The main reason for the rise in gold prices that destabilized the Truss administration was the shift in expectations of interest rates set by the Bank of England in the future.
So what we need today is the return of good monetary policy along with well-crafted fiscal policy. The market expectation of rising inflation in the UK that the bank supposedly needs to respond to with those high interest rates can now be considered very bleak: inflation will fall on the back of a collapse in commodity prices as the global economy slows.
The main implication of these events is that they do not justify avoiding public borrowing: the UK’s credit reputation remains strong, with interest rates now expected to not exceed 3 per cent.
While Truss’s management has been very insensitive to the possibility of market opinion reacting adversely to borrowing policies, the current government is turning to the opposite extreme and seeming too sensitive in planning to borrow little or no borrowing at all, should market opinion decline.
The policies that have been reported to be planned are woefully inadequate to the UK economy in its current state. It will exacerbate a growing recession and lead to lower growth in the long run.
The Treasury is pushing for “additional taxes” to offset the decline in revenue caused by the recession caused by its contractionary policies. This thinking causes a “cycle of doom” as rising taxes chase a declining economy, causing tax revenue to continue to fall. Treasury doctrine turns into sado masochism.
Higher corporate tax rates and higher marginal income tax rates punish incentives for entrepreneurship and reduce our international competitiveness.
As Truss acknowledged, we need to transition to a reformed tax system that maximizes growth. This involves keeping tax rates low by borrowing until the policies pay off in the form of higher growth. From this point on, the debt/GDP ratio will go down and the borrowing will be paid off. Hunt/Sunak’s “cautious” policies that impede growth mean that this will not happen.

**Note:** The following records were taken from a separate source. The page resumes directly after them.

What follows belongs to an exercise in optimizing a design on an open flow for small area and a short achievable clock period; a production flow would make more cautious choices. RTL that was checked went through simulation tests only; none was proved equivalent to the original. The clock port is modelled as an ideal driver, which makes a skipped or thinned clock tree look cheaper than it is; a real chip needs a root buffer or a tree. Power is estimated from default activity; no workload was simulated.

red:
==> module bcnn_pipeline, before the edit <==
module bcnn_pipeline (
    input  wire       clk,
    input  wire       reset,
    input  wire       pixel_in,
    input  wire       valid_in,
    input  wire [8:0] weight_bits1,
    input  wire [8:0] weight_bits2,
    input  wire [3:0] threshold1,
    input  wire [3:0] threshold2,
    output reg        pixel_out,
    output reg        valid_out
);
    reg [4:0] cp, rp;
    wire      last_col = &cp;
    always @(posedge clk) begin
        if (reset) begin
            cp <= 5'd4;
            rp <= 5'd5;
        end else if (valid_in) begin
            cp <= last_col ? 5'd4 : cp + 5'd1;
            if (last_col)
                rp <= (rp == 5'd0) ? 5'd5 : rp + 5'd1;
        end
    end
    wire f_lb1 = ~&cp[4:1];                           
    wire f_pl1 = ~cp[0] & (cp[4] | cp[3]);            
    wire f_c2  = cp[0] & (cp[4] | cp[3]);             
    wire f_ra  = ~rp[0] & (rp[4] | rp[3]);            
    wire f_rb  = rp[1] & ~rp[0] & (rp[4] | (rp[3] & rp[2]));  
    wire f_l2  = f_c2 & f_ra;
    function [2:0] therm;
        input [2:0] q;
        therm = {&q, (q[0] & q[1]) | (q[0] & q[2]) | (q[1] & q[2]), |q};
    endfunction
    function [9:0] le_therm;
        input [3:0] th;
        integer j;
        for (j = 0; j < 10; j = j + 1)
            le_therm[j] = (th <= j);
    endfunction
    function [6:0] w_of;
        input [1:0] s;
        input [9:0] lth;
        integer k;
        for (k = 0; k < 7; k = k + 1)
            w_of[k] = ((s == 2'd0) & lth[k])     | ((s == 2'd1) & lth[k + 1]) |
                      ((s == 2'd2) & lth[k + 2]) | ((s == 2'd3) & lth[k + 3]);
    endfunction
    function [3:0] v_of;
        input [6:0] w;
        input [2:0] g;
        integer m;
        for (m = 0; m < 4; m = m + 1)
            v_of[m] = w[m] | (g[0] & w[m + 1]) | (g[1] & w[m + 2]) | (g[2] & w[m + 3]);
    endfunction
    function act;
        input [3:0] v;
        input [2:0] g;
        act = v[0] | (g[0] & v[1]) | (g[1] & v[2]) | (g[2] & v[3]);
    endfunction
    function [1:0] count3;
        input [2:0] q;
        count3 = {(q[0] & q[1]) | (q[0] & q[2]) | (q[1] & q[2]), ^q};
    endfunction
    reg  [51:0] lb1;                  
    wire        x1 = pixel_in;        
    wire        m1 = lb1[25];         
    wire        t1 = lb1[51];         
    wire [2:0] q10 = {~(t1 ^ weight_bits1[8]), ~(m1 ^ weight_bits1[5]), ~(x1 ^ weight_bits1[2])};
    wire [2:0] q11 = {~(t1 ^ weight_bits1[7]), ~(m1 ^ weight_bits1[4]), ~(x1 ^ weight_bits1[1])};
    wire [2:0] q12 = {~(t1 ^ weight_bits1[6]), ~(m1 ^ weight_bits1[3]), ~(x1 ^ weight_bits1[0])};
    reg  [1:0] s1;
    reg  [3:0] v1;
    reg        pr1;
    wire [3:0] v1_nx = v_of(w_of(s1, le_therm(threshold1)), therm(q11));
    wire       a1    = act(v1, therm(q12));
    always @(posedge clk) begin
        if (valid_in) begin
            if (f_lb1)
                lb1 <= {lb1[50:0], x1};
            s1   <= count3(q10);
            v1   <= v1_nx;
            pr1  <= a1 | (cp[0] & pr1);
        end
    end
    reg [11:0] pl1;                   
    reg        p1_r;                  
    wire       p1_ev = f_pl1 & f_ra;
    always @(posedge clk) begin
        if (valid_in) begin
            if (f_pl1)
                pl1 <= {pl1[10:0], pr1};
            if (p1_ev)
                p1_r <= pr1 | pl1[11];
        end
    end
    wire       l2_ev = f_l2;
    reg [23:0] lb2;                   
    wire       x2 = p1_r;
    wire       m2 = lb2[11];
    wire       t2 = lb2[23];
    wire [2:0] q20 = {~(t2 ^ weight_bits2[8]), ~(m2 ^ weight_bits2[5]), ~(x2 ^ weight_bits2[2])};
    wire [2:0] q21 = {~(t2 ^ weight_bits2[7]), ~(m2 ^ weight_bits2[4]), ~(x2 ^ weight_bits2[1])};
    wire [2:0] q22 = {~(t2 ^ weight_bits2[6]), ~(m2 ^ weight_bits2[3]), ~(x2 ^ weight_bits2[0])};
    reg  [1:0] s2;
    reg  [3:0] v2;
    wire [3:0] v2_nx = v_of(w_of(s2, le_therm(threshold2)), therm(q21));
    wire       a2    = act(v2, therm(q22));
    reg        left2;
    reg  [4:0] pl2;
    wire       pair2    = left2 | a2;
    wire       pair2_ev = l2_ev & cp[1] & cp[0] & (cp[4] | (cp[3] & cp[2]));
    wire       out_ev   = pair2_ev & f_rb;
    always @(posedge clk) begin
        if (l2_ev && valid_in) begin
            lb2 <= {lb2[22:0], x2};
            s2  <= count3(q20);
            v2  <= v2_nx;
        end
        if (l2_ev && valid_in)
            left2 <= a2;
        if (pair2_ev && valid_in)
            pl2 <= {pl2[3:0], pair2};
        pixel_out <= pair2 | pl2[4];
    end
    always @(posedge clk) begin
        if (reset)
            valid_out <= 1'b0;
        else
            valid_out <= valid_in && out_ev;
    end
endmodule
export LEC_CHECK = 0
export CAP_MARGIN = 20
export CORE_MARGIN = 2
export CORE_UTILIZATION = 40
export SETUP_SLACK_MARGIN = 2.2
export SLEW_MARGIN = 20
create_clock -name core_clock -period 4.0 [get_ports {clk}]
standard.sh (not shown) runs the stock make flow with config.mk's settings and CLKGATE_MAP_FILE= SYNTH_SCRIPT=/design/flow/synth_recipe.tcl, a recipe that flattens the netlist after the stock synthesis.
==> flow/flow/run.sh <==
#!/bin/bash
# Standard ORFS layout (the standard.sh) with two changes:
#  - ports are buffered with a small buffer cell (resizing may grow it);
#  - the clock tree is built by flow/manual_cts.tcl: the clock port drives one
#    root clkbuf, which drives a few clkbufs, each feeding a balanced group of
#    flip-flops (all sinks at the same depth).
set -euo pipefail
W=$PWD
export BUFFER_PORTS_ARGS="-buffer_cell sky130_fd_sc_hd__buf_1"
export PRE_CTS_TCL=$W/flow/manual_cts.tcl
export MCTS_CLOCK_PORT=clk
export MCTS_ROOT=sky130_fd_sc_hd__clkbuf_4
export MCTS_BUF=sky130_fd_sc_hd__clkbuf_16
export MCTS_GROUPS=5
export REMOVE_ABC_BUFFERS=1
bash standard.sh > $W/standard_flow.log 2>&1
Other scripts of this flow, unchanged in this note and not shown: flow/flow/manual_cts.tcl
The following lists how blue was set up differently from red:
--- a/flow/design.v
+++ b/flow/design.v
@@ -107,9 +107,9 @@
     reg  [3:0] v2;
     wire [3:0] v2_nx = v_of(w_of(s2, le_therm(threshold2)), therm(q21));
     wire       a2    = act(v2, therm(q22));
-    reg        left2;
+    reg        pr2;
     reg  [4:0] pl2;
-    wire       pair2    = left2 | a2;
+    reg        d_pair, d_out;
     wire       pair2_ev = l2_ev & cp[1] & cp[0] & (cp[4] | (cp[3] & cp[2]));
     wire       out_ev   = pair2_ev & f_rb;
     always @(posedge clk) begin
@@ -117,17 +117,20 @@
             lb2 <= {lb2[22:0], x2};
             s2  <= count3(q20);
             v2  <= v2_nx;
+            pr2 <= a2 | (cp[1] & pr2);
         end
-        if (l2_ev && valid_in)
-            left2 <= a2;
-        if (pair2_ev && valid_in)
-            pl2 <= {pl2[3:0], pair2};
-        pixel_out <= pair2 | pl2[4];
+        d_pair <= valid_in & pair2_ev;
+        if (d_pair)
+            pl2 <= {pl2[3:0], pr2};
+        pixel_out <= pr2 | pl2[4];
     end
     always @(posedge clk) begin
-        if (reset)
+        if (reset) begin
+            d_out     <= 1'b0;
             valid_out <= 1'b0;
-        else
-            valid_out <= valid_in && out_ev;
+        end else begin
+            d_out     <= valid_in & out_ev;
+            valid_out <= d_out;
+        end
     end
 endmodule
==> comparison <==
Worst ir drop on vdd in blue is about 4% below red.
Ratio of cells with drive above 1 in the final layout: blue lower than red
blue: wire length on met2 higher than red
Wire length of the first global-routing pass: blue > red
The standard cells in blue occupy more silicon area than those in red do.
Summary — slack of the worst reg-to-reg path, blue relative to red: higher, by 40 ps.
blue against red: relative slew slack higher, power went up by 0.044 mW, worst reg-to-reg path cell count now smaller, utilization now sits higher.
Lower mapped cell area was reported by red, not blue.
Looking only at fmax, and setting everything else aside, the lower value of red and blue goes to red.
When blue is set beside red, its final worst-path setup slack turns out to be 38 ps larger.
No functional check of the RTL was part of any run of this note. No run of this note takes its clock network from TritonCTS; it comes from the design's own scripts or RTL.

After the Truss-Kwarteng budget, the bank was able to create significant cash tightening by allowing, and even encouraging, long-term interest rates to rise in anticipation of raising interest rates to dizzying levels. This happened late in the day, when the global economy was already slowing sharply due to severe and rapid monetary tightening by most of the global central banks led by the US Federal Reserve. Money supply growth has now fallen to nearly zero in most countries, including the United Kingdom.
With commodity prices now low and demand collapsing, inflation here and elsewhere next year is likely to drop to 5 percent or less.
The bank now needs to ease the monetary pressure. It can do this by continuing to raise bank interest rates to around 3 percent but also by using quantitative easing to bring rates down at that level, indicating that he does not see the need to raise them much more. In this way, it confirms its intent to counter inflation while mitigating the monetary defect that is currently stifling the economy.
Politics can still avoid plunging the UK economy into stagnation and indefinitely low growth. But it needs to quickly change course to do so.